* _Problem statement_
Look below for the line that contains "localparam int CW", then copy it and each following line exactly, through and including the line that contains "state <= IDLE;".

Stored items:
### src/rtl/fixed_round_sat.sv
// Combinational Q-format rescale: optional round-half-up, arithmetic shift
// right by FRAC, then saturation to a signed OUT_W result with overflow flag.
module fixed_round_sat
  import fixed_pkg::*;
#(
  parameter int IN_W  = PROD_W_DEFAULT,
  parameter int FRAC  = FRAC_DEFAULT,
  parameter int OUT_W = OUT_W_DEFAULT
) (
  input  logic [IN_W-1:0]  product,
  input  logic             round_en,
  output logic [OUT_W-1:0] result,
  output logic             ovf
);

  // Width of the value left after dropping the fraction bits.
  localparam int SW = IN_W + 1 - FRAC;

  logic [IN_W:0]   ext;
  logic [IN_W:0]   half;
  logic [IN_W:0]   rounded;
  logic [SW-1:0]   scaled;
  logic [FRAC-1:0] unused_frac;

  // One extra bit of headroom so adding the rounding constant can never wrap.
  always_comb begin
    ext           = {product[IN_W-1], product};
    half          = '0;
    half[FRAC-1]  = round_en;
    rounded       = ext + half;
    scaled        = rounded[IN_W:FRAC];
  end

  assign unused_frac = rounded[FRAC-1:0];

  if (SW > OUT_W) begin : g_sat
    logic [SW-OUT_W:0] top;

    // Clamp when the bits above the result sign are not a pure sign extension.
    always_comb begin
      // NOTE: every output of a combinational block gets a default first so no path leaves it unassigned and infers a latch.
      result = scaled[OUT_W-1:0];
      top    = scaled[SW-1:OUT_W-1];
      ovf    = !((&top) || !(|top));
      if (ovf) begin
        result = scaled[SW-1] ? {1'b1, {(OUT_W-1){1'b0}}}
                              : {1'b0, {(OUT_W-1){1'b1}}};
      end
    end
  end else begin : g_ext
    // Result is wide enough to hold every scaled value: sign-extend only.
    always_comb begin
      result          = {OUT_W{scaled[SW-1]}};
      result[SW-1:0]  = scaled;
      ovf             = 1'b0;
    end
  end

endmodule

### src/rtl/booth4_fixed_mul.sv
// Sequential radix-4 Booth multiplier for signed Q-format operands with
// valid/ready handshakes, rounding and saturating rescale of the product.
module booth4_fixed_mul
  import fixed_pkg::*;
#(
  parameter int N     = N_DEFAULT,
  parameter int FRAC  = FRAC_DEFAULT,
  parameter int OUT_W = OUT_W_DEFAULT
) (
  input  logic             clk,
  input  logic             reset,
  input  logic             in_valid,
  output logic             in_ready,
  input  logic [N-1:0]     m,
  input  logic [N-1:0]     r,
  input  logic             round_en,
  output logic             out_valid,
  input  logic             out_ready,
  output logic [OUT_W-1:0] result,
  output logic             ovf
);

  localparam int MW    = N + 2;          // sign-extended multiplicand, holds +-2M
  localparam int AW    = 2 * N + 2;      // accumulator width
  localparam int STEPS = N / 2;          // radix-4 digits per product
  localparam int CW    = $clog2(STEPS + 1);

  state_t state, state_nxt;

  logic [MW-1:0]    m_q;
  logic [N:0]       r_q;                 // multiplier with appended 0 LSB
  logic             rnd_q;
  logic [AW-1:0]    acc_q;
  logic [CW-1:0]    count_q;

  booth_sel_t       sel;
  logic [MW-1:0]    pp;
  logic [AW:0]      acc_sum;
  logic [AW:0]      acc_shift;

  logic [OUT_W-1:0] rs_result;
  logic             rs_ovf;

  assign in_ready  = (state == IDLE);
  assign out_valid = (state == DONE);

  // State register.
  always_ff @(posedge clk or negedge reset) begin
    if (!reset) begin
      state <= IDLE;
    end else begin
      // NOTE: sequential state uses non-blocking assignments so every register samples pre-edge values.
      state <= state_nxt;
    end
  end

  // Next-state logic: accept in IDLE, N/2 Booth steps, one rescale cycle, hold until taken.
  always_comb begin
    state_nxt = state;
    case (state)
      IDLE: if (in_valid)                     state_nxt = RUN;
      RUN:  if (count_q == CW'(STEPS - 1))    state_nxt = FIN;
      FIN:                                    state_nxt = DONE;
      DONE: if (out_ready)                    state_nxt = IDLE;
      default:                                state_nxt = IDLE;
    endcase
  end

  // One Booth step: pick the digit, add it at the top of the accumulator, shift right by two.
  always_comb begin
    sel = booth_decode(r_q[2:0]);
    pp  = '0;
    if (!sel.zero) begin
      pp = sel.two ? {m_q[MW-2:0], 1'b0} : m_q;
    end
    if (sel.neg) begin
      pp = -pp;
    end
    acc_sum   = {acc_q[AW-1], acc_q} + {pp[MW-1], pp, {N{1'b0}}};
    acc_shift = {{2{acc_sum[AW]}}, acc_sum[AW:2]};
  end

  // Datapath registers: operand capture, Booth iteration, result capture.
  always_ff @(posedge clk or negedge reset) begin
    if (!reset) begin
      m_q     <= '0;
      r_q     <= '0;
      rnd_q   <= 1'b0;
      acc_q   <= '0;
      count_q <= '0;
      result  <= '0;
      ovf     <= 1'b0;
    end else begin
      case (state)
        IDLE: begin
          if (in_valid) begin
            m_q     <= {{2{m[N-1]}}, m};
            r_q     <= {r, 1'b0};
            rnd_q   <= round_en;
            acc_q   <= '0;
            count_q <= '0;
          end
        end
        RUN: begin
          acc_q   <= acc_shift[AW-1:0];
          r_q     <= {{2{r_q[N]}}, r_q[N:2]};
          count_q <= count_q + CW'(1);
        end
        FIN: begin
          result <= rs_result;
          ovf    <= rs_ovf;
        end
        default: ;
      endcase
    end
  end

  fixed_round_sat #(
    .IN_W  (2 * N),
    .FRAC  (FRAC),
    .OUT_W (OUT_W)
  ) u_round_sat (
    .product  (acc_q[2*N-1:0]),
    .round_en (rnd_q),
    .result   (rs_result),
    .ovf      (rs_ovf)
  );

endmodule
File: config.mk
export PLATFORM = sky130hd
export DESIGN_NAME = reaction_bcd_timer
export DESIGN_NICKNAME = d
export VERILOG_FILES = /design/src/rtl/reaction_bcd_timer.sv
export SDC_FILE = /design/constraint.sdc
export NUM_CORES = 1
export LEC_CHECK = 0
export CORE_MARGIN = 10
export CORE_UTILIZATION = 59
export DETAILED_ROUTE_END_ITERATION = 16
export PLACE_DENSITY = 0.81
export SLEW_MARGIN = 20
export SYNTH_ARGS = -nofsm -noshare
export SYNTH_HDL_FRONTEND = slang
export SYNTH_SLANG_ARGS = --single-unit
File: constraint.sdc
create_clock -name clk -period 2.9 [get_ports clk]
set_input_delay 0.29 -clock clk [delete_from_list [all_inputs] [get_ports clk]]
set_output_delay 0.29 -clock clk [all_outputs]
set_load 0.05 [all_outputs]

* _Result of this exercise_
  localparam int CW    = $clog2(STEPS + 1);

  state_t state, state_nxt;

  logic [MW-1:0]    m_q;
  logic [N:0]       r_q;                 // multiplier with appended 0 LSB
  logic             rnd_q;
  logic [AW-1:0]    acc_q;
  logic [CW-1:0]    count_q;

  booth_sel_t       sel;
  logic [MW-1:0]    pp;
  logic [AW:0]      acc_sum;
  logic [AW:0]      acc_shift;

  logic [OUT_W-1:0] rs_result;
  logic             rs_ovf;

  assign in_ready  = (state == IDLE);
  assign out_valid = (state == DONE);

  // State register.
  always_ff @(posedge clk or negedge reset) begin
    if (!reset) begin
      state <= IDLE;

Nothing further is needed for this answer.